*** Opening Input records ***
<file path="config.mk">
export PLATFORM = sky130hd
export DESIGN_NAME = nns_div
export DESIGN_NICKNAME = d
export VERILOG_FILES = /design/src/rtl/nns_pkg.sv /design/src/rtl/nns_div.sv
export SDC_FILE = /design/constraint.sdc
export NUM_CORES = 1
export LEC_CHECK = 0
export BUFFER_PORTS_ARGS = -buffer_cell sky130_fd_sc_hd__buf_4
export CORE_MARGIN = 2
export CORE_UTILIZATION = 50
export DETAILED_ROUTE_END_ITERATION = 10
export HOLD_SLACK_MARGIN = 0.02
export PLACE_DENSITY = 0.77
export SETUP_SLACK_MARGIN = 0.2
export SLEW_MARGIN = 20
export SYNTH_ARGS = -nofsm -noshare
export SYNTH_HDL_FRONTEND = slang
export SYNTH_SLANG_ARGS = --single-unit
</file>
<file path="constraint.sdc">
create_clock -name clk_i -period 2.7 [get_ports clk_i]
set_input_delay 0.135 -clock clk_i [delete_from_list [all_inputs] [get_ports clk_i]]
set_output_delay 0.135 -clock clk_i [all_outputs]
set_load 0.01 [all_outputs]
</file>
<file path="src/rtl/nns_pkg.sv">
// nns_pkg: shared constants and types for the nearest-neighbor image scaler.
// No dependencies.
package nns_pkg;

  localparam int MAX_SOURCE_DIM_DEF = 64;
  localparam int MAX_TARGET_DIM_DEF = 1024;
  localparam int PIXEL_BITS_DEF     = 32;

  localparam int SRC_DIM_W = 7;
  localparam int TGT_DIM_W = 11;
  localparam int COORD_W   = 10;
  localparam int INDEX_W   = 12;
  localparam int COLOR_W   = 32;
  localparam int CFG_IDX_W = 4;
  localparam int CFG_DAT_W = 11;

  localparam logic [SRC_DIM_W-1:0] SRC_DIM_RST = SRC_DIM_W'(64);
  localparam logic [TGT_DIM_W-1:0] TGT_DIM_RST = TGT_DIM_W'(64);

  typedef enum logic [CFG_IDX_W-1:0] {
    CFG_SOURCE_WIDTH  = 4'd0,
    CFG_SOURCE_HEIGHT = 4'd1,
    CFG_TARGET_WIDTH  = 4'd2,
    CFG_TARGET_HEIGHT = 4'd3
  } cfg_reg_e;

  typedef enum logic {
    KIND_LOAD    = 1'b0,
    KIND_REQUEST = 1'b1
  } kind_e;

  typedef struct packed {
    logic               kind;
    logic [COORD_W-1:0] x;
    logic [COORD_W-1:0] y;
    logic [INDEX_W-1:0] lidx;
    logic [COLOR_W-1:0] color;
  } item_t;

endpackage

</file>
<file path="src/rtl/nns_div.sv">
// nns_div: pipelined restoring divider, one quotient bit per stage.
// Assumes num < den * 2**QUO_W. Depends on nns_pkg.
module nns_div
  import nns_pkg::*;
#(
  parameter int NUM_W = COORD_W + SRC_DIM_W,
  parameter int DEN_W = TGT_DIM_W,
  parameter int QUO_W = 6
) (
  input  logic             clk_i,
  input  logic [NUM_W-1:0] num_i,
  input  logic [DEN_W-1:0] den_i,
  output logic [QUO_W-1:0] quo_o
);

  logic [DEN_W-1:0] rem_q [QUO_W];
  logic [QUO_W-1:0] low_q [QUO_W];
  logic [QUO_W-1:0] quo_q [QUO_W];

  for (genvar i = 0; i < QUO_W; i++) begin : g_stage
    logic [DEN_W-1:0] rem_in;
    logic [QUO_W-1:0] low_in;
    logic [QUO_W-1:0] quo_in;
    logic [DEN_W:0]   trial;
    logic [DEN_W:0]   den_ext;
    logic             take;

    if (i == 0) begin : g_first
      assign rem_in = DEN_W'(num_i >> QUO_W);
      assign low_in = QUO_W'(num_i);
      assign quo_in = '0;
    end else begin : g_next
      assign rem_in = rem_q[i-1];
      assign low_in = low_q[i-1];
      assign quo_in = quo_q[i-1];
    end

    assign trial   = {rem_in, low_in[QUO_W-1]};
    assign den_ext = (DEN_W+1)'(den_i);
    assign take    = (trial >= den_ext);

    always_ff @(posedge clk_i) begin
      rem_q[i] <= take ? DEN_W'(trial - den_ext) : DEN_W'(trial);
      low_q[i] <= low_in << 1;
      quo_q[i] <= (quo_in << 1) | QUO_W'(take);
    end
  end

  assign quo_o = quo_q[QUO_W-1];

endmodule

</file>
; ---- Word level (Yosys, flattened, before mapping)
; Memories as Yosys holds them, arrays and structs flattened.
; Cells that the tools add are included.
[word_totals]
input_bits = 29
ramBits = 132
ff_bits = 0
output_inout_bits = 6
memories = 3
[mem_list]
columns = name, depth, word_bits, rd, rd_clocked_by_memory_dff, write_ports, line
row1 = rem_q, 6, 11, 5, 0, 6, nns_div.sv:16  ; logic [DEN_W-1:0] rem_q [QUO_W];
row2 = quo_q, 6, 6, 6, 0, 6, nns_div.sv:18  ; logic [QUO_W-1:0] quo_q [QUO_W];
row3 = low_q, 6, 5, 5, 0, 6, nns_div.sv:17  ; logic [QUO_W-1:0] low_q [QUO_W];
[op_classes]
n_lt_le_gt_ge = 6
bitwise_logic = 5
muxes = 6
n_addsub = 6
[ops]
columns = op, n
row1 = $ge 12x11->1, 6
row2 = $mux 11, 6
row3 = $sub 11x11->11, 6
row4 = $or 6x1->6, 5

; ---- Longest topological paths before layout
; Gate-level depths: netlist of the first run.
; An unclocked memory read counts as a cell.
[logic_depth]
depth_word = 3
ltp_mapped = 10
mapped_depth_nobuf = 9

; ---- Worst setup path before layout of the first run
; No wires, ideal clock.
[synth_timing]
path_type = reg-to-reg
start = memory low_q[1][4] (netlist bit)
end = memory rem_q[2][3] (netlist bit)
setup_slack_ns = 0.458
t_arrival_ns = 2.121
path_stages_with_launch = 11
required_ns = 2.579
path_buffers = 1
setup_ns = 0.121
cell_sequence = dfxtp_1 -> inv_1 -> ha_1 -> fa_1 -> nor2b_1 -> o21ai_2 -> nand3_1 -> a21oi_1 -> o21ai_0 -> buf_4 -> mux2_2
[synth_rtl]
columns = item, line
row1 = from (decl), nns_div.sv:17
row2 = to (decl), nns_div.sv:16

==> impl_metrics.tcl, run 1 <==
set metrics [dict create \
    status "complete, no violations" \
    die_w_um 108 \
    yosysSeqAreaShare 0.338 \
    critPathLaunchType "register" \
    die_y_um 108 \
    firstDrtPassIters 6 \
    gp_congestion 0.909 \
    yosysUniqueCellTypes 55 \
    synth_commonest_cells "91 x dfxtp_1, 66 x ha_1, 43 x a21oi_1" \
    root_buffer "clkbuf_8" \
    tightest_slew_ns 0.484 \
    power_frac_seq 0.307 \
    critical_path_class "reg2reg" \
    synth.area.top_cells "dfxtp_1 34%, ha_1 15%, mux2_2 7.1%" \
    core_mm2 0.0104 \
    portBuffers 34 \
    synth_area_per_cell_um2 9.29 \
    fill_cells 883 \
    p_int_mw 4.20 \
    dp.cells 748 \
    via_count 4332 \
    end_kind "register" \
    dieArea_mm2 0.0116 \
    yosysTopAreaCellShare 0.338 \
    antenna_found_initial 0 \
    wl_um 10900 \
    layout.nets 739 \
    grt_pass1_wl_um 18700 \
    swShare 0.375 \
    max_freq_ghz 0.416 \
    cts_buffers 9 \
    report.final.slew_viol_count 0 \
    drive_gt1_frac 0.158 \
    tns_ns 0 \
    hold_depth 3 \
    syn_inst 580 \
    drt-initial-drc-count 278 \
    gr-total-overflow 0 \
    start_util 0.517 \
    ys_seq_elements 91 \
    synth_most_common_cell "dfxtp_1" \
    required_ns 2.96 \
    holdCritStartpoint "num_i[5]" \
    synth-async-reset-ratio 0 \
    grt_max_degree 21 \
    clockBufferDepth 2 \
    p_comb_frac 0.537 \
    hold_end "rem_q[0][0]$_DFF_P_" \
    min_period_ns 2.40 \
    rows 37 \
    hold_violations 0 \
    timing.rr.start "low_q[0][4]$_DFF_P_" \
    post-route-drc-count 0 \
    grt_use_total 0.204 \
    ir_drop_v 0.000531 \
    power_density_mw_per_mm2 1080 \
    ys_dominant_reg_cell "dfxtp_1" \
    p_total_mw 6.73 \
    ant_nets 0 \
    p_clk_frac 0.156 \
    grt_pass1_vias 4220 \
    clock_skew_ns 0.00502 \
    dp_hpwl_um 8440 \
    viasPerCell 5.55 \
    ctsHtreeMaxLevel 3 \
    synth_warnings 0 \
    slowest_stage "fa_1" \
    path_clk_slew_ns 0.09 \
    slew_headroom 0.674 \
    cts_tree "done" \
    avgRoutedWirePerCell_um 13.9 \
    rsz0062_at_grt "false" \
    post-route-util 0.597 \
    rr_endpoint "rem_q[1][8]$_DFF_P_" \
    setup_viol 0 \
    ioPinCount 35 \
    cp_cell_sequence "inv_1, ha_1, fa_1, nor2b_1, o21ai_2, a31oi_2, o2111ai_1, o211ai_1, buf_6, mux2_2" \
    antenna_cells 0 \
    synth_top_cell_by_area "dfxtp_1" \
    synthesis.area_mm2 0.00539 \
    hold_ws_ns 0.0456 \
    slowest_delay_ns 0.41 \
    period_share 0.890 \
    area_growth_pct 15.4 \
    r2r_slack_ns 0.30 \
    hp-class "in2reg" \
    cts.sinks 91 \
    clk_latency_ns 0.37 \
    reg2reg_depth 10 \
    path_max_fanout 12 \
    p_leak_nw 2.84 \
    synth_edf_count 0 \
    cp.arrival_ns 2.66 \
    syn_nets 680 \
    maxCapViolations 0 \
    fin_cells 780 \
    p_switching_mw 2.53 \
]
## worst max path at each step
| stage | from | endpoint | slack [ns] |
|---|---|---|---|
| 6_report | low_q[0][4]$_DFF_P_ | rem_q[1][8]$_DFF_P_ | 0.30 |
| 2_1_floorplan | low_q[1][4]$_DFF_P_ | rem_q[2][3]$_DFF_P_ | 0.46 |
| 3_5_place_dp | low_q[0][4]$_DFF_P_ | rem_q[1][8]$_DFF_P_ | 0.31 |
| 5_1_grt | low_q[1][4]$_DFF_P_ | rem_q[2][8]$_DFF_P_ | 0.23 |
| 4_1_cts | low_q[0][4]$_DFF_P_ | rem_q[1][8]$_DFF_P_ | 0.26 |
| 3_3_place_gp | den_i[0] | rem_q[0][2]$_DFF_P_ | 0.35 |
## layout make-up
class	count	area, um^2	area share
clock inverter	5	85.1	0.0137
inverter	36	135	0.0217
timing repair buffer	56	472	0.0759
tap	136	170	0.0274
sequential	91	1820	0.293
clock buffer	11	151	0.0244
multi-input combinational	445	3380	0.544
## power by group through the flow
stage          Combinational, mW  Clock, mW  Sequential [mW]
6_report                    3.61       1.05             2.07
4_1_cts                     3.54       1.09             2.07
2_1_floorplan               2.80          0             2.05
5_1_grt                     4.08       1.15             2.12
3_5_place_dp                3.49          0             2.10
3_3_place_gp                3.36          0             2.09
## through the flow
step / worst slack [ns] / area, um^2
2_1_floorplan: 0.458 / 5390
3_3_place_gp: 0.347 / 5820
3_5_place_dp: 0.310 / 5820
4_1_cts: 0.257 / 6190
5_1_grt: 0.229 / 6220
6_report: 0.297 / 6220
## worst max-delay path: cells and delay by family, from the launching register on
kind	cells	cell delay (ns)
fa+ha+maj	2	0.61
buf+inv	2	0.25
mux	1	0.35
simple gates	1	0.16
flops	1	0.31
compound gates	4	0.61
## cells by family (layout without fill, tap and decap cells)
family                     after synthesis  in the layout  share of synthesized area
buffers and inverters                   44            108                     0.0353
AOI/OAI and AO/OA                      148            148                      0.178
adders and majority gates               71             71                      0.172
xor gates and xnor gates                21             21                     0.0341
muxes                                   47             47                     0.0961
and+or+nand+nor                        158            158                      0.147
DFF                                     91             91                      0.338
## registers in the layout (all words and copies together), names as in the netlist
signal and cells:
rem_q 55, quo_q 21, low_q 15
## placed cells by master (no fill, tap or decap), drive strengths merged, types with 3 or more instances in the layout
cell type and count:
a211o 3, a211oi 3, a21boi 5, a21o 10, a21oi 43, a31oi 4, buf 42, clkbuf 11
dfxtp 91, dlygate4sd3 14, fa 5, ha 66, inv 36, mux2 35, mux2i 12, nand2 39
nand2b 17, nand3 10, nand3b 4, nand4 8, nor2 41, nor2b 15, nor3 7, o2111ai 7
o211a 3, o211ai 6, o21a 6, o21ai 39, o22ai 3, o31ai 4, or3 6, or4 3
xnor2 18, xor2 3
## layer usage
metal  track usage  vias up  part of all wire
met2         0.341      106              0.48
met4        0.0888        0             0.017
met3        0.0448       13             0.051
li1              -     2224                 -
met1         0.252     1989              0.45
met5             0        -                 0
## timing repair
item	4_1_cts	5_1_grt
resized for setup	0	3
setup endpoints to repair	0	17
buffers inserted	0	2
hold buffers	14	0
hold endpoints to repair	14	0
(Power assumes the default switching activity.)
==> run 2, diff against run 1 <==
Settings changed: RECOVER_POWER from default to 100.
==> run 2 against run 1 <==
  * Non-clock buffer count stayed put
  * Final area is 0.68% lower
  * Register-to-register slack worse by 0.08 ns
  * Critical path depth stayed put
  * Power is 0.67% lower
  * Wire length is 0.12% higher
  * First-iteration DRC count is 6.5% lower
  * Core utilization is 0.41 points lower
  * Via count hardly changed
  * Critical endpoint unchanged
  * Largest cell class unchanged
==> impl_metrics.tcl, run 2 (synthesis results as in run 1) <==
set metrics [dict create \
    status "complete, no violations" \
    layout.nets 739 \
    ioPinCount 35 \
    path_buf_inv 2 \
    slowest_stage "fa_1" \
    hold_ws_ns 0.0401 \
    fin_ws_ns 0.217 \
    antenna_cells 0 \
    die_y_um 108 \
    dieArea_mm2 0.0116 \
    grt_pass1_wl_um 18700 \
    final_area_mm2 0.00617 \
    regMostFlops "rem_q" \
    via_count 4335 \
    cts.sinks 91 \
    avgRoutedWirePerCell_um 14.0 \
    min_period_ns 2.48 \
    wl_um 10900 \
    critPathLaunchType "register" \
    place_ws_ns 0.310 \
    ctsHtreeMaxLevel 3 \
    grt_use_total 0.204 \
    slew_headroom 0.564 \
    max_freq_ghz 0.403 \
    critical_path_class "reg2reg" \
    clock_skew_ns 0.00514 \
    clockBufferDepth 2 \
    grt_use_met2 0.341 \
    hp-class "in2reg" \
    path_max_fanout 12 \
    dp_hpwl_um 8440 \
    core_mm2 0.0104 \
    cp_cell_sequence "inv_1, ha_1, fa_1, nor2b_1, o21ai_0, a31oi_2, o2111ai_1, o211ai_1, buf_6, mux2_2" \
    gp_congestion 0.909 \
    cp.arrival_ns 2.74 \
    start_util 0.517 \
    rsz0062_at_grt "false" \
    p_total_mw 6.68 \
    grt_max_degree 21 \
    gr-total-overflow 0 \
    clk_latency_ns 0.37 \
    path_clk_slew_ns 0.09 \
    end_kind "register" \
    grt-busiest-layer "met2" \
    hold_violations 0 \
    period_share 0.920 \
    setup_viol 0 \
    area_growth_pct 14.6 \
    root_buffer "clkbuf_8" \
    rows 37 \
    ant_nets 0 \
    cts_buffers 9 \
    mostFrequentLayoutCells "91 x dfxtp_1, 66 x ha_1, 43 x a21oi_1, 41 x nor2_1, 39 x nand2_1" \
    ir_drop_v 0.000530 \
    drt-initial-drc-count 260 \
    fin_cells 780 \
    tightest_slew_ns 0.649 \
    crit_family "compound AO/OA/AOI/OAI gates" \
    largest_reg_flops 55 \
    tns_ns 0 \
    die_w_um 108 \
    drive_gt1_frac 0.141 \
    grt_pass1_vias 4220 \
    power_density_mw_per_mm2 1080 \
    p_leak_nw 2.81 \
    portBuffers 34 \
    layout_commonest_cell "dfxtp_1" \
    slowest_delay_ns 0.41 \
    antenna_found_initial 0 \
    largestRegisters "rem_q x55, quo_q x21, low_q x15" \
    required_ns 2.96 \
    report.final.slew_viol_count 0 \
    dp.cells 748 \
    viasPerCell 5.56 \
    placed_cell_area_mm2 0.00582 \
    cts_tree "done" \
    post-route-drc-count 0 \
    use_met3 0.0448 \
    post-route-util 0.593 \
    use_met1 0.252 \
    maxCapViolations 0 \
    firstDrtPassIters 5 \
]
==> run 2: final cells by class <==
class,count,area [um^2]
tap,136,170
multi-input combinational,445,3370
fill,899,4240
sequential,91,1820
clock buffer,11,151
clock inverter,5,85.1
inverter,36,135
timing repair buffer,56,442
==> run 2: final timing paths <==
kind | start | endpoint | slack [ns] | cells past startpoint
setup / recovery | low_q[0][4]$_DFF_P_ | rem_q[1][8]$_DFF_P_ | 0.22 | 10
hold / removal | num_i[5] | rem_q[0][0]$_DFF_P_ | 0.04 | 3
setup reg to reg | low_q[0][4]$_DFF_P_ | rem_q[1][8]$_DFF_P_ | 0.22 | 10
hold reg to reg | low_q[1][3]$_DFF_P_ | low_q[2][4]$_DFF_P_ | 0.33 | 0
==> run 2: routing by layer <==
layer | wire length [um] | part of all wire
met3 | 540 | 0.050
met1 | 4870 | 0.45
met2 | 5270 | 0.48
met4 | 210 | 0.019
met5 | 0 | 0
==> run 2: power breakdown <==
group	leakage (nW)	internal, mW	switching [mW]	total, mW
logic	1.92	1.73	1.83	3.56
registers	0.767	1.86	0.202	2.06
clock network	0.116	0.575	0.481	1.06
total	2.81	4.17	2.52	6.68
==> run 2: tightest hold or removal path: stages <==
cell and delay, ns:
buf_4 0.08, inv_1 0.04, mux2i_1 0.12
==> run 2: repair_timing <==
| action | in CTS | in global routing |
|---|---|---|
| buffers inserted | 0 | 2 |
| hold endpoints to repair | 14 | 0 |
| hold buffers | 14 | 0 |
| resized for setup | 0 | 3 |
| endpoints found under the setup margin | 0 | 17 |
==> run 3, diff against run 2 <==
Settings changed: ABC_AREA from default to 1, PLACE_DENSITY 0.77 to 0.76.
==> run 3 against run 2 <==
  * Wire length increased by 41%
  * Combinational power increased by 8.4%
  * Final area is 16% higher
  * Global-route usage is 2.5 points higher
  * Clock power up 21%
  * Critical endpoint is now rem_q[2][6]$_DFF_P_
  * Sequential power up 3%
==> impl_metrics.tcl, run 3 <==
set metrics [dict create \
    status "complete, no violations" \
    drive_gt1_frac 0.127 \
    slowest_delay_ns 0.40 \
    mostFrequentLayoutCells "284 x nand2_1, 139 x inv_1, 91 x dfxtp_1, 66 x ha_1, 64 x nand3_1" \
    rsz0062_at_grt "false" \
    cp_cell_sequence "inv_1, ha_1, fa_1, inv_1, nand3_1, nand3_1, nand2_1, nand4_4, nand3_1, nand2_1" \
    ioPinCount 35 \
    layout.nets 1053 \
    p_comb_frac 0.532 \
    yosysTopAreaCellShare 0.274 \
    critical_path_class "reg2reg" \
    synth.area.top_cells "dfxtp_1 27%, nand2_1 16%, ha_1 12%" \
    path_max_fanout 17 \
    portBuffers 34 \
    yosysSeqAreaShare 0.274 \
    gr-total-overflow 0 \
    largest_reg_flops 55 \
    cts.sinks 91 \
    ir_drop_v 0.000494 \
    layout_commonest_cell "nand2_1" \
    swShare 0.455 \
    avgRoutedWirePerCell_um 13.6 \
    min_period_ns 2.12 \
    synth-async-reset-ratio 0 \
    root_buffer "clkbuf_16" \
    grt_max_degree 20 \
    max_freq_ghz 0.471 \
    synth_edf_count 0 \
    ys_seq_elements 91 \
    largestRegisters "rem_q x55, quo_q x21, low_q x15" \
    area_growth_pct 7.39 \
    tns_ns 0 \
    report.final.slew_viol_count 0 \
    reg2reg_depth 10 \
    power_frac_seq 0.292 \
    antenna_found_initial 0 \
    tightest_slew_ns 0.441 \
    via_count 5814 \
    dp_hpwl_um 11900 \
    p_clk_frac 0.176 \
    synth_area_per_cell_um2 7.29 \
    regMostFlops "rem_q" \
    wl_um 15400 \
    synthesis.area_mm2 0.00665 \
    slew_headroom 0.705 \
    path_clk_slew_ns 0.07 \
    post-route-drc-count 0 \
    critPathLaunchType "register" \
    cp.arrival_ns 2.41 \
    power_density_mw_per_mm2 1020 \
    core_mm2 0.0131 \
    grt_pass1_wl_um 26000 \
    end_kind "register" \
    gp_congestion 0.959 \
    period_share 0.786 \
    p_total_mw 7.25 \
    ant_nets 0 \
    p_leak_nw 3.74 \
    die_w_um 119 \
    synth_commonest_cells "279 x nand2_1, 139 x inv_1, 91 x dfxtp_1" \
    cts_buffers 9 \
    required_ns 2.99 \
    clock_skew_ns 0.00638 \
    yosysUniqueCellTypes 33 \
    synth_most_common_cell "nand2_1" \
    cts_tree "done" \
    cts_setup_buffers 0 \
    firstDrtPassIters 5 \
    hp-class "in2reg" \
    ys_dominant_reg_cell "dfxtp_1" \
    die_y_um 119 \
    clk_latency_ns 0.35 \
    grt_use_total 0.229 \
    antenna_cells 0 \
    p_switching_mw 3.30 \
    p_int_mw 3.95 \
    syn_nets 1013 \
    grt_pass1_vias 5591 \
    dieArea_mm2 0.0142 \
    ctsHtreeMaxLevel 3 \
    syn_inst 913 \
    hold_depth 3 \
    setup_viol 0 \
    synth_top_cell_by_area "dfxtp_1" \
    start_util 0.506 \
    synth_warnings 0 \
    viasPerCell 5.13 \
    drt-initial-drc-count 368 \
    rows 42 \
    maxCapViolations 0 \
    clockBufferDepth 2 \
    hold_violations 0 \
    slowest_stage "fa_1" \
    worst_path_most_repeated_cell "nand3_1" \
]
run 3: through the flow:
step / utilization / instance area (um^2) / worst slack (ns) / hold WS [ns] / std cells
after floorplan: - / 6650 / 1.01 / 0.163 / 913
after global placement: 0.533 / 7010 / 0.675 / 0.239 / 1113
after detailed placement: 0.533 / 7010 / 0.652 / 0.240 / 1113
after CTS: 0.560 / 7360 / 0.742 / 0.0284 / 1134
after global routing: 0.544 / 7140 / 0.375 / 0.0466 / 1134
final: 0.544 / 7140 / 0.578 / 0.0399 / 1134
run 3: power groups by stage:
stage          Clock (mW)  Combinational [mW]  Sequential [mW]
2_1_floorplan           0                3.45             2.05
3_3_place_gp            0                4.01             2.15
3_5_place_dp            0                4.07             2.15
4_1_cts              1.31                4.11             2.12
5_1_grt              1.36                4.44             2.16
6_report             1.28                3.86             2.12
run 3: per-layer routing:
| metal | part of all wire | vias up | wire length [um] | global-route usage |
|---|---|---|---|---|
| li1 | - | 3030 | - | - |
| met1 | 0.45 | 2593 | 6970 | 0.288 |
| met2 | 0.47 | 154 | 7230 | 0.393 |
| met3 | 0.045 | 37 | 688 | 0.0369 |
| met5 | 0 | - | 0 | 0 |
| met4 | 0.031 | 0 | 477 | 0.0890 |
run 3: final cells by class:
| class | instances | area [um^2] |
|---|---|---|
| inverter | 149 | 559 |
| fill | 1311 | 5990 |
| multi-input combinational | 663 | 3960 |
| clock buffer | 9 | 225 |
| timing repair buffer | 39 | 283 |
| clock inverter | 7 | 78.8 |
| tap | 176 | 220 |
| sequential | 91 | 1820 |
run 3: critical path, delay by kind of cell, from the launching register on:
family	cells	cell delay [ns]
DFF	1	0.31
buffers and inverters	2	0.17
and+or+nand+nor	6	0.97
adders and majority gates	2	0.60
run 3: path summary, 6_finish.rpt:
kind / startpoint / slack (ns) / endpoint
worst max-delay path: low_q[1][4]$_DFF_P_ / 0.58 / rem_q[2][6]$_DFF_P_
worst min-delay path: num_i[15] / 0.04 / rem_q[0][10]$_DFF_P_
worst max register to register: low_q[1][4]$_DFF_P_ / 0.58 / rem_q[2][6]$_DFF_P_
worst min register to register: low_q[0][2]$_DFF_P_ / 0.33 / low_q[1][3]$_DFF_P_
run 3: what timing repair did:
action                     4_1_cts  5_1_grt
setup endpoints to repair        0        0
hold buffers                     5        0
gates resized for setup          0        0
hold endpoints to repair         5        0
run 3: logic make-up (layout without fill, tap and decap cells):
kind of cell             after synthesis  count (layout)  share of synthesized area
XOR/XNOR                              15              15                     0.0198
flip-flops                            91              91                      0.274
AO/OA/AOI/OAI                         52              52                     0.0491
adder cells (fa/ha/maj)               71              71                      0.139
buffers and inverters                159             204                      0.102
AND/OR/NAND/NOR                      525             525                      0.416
*** Closing Input records ***
*** Opening Input records ***
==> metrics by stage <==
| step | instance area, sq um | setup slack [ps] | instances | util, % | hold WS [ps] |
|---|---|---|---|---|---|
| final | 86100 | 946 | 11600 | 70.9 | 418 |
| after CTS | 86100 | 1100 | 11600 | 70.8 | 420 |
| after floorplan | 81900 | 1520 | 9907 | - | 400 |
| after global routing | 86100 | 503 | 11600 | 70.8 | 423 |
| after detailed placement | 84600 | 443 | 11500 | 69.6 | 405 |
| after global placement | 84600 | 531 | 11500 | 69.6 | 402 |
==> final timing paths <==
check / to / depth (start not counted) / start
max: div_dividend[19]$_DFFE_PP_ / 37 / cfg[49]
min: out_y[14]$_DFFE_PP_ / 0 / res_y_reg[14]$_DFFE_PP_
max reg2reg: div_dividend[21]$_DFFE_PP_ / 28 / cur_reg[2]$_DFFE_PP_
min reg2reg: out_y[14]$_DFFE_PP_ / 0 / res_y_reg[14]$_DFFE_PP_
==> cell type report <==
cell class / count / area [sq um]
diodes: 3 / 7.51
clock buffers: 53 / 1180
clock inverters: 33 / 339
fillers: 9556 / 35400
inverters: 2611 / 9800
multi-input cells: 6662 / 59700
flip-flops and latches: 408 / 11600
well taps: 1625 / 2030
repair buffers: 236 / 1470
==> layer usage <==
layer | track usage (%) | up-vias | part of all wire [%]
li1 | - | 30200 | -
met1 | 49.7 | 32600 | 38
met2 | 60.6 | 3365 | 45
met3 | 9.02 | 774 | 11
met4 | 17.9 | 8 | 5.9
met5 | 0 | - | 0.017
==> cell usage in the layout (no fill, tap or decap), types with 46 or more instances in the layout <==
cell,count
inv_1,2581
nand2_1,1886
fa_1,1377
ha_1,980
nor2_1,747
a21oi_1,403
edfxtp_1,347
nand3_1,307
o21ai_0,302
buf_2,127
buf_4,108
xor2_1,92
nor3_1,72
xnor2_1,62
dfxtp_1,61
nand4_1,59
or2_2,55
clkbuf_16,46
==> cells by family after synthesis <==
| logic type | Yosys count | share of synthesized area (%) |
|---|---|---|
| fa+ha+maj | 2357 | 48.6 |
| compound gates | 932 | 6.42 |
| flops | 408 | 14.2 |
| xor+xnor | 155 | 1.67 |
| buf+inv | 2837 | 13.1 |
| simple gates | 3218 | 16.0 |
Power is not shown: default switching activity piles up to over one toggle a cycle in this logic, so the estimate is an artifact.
*** Closing Input records ***
*** Opening Input records ***
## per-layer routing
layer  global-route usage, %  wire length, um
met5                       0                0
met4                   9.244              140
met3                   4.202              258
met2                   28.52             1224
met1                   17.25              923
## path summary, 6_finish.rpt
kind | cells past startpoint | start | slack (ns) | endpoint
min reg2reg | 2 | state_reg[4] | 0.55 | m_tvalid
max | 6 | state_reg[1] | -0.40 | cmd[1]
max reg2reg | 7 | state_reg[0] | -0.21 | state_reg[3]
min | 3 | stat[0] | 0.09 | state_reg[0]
*** Closing Input records ***
■ **Your objective**:
Above is a listing; print exactly its lines from the one with "932 | 6.42 |" through the one with "Power is not", and no other lines.

■ **Task result**:
| compound gates | 932 | 6.42 |
| flops | 408 | 14.2 |
| xor+xnor | 155 | 1.67 |
| buf+inv | 2837 | 13.1 |
| simple gates | 3218 | 16.0 |
Power is not shown: default switching activity piles up to over one toggle a cycle in this logic, so the estimate is an artifact.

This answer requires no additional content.